I need help, I'm very depressed, I think God hates me and my will to keep fighting is dwindling by the day, sometimes I just wish it would end. I'm low on money, my Husband is always sick so I have to put me and my mental heath issues on the back burner(I need pills, before I loose myself and my mind all the way) I have a job that just takes and takes from me and I give my all to everyone and everything, I have nothing left for me, the only thing I have left to keep me out of the devils clutches is my hope and that is almost gone. I need lots of prayers because I'm loosing this battle against Satan and I can't do this anymore.
I need some prayers, life is not going well right now,I owe a lot of money to bills and I have a job that doesn't pay hardly anything. I need a better job, the courage to do it and more money so I don't have to worry about things getting shut off. I believe in God and I know to trust in him, but prayers never hurt either.

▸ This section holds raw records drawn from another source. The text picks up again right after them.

===== src/rtl/pdl_cell.sv =====
// one storage cell of the list: holds the element at index K
// depends on pdl_pkg for the control struct
module pdl_cell #(
    parameter int K = 0
) (
    input  logic                        i_clk,
    input  pdl_pkg::t_cell_ctl          i_ctl,
    input  logic [31:0]                 i_left,
    input  logic [31:0]                 i_right,
    input  logic [31:0]                 i_value,
    input  logic [pdl_pkg::IDX_W-1:0]   i_tail,
    output logic [31:0]                 o_data,
    output logic [31:0]                 o_tap
);

    localparam logic [pdl_pkg::IDX_W-1:0] MY_IDX = pdl_pkg::IDX_W'(K);

    logic [31:0] r_data;
    logic [31:0] n_data;

    always_comb begin
        n_data = r_data;
        case (i_ctl.kind)
            pdl_pkg::SH_INS: begin
                if (MY_IDX == i_ctl.pos) begin
                    n_data = i_value;
                end else if (MY_IDX > i_ctl.pos) begin
                    n_data = i_left;
                end
            end
            pdl_pkg::SH_REM: begin
                // close the gap: this cell and all behind it take from the right
                if (MY_IDX >= i_ctl.pos) begin
                    n_data = i_right;
                end
            end
            default: begin
                n_data = r_data;
            end
        endcase
    end

    always_ff @(posedge i_clk) begin
        r_data <= n_data;
    end

    assign o_data = r_data;
    assign o_tap  = (MY_IDX == i_tail) ? r_data : 32'd0;

endmodule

Well I am trying to be nicer but it is so hard. My heat went out last night got that working for the time and now the hot water tank just died and flooded the kitchen. The tank is getting fixed right now, but the things I told my landlord about a long while ago are the things breaking down now because he was to lazy to deal with them before. Please pray for me that the bad will stop and I won't lose my temper at the landlord, I was so mad today I used the Lords name in vain and I don't do that. I feel there is something bad trying to get to my soul and I need it gone, so I can feel better again.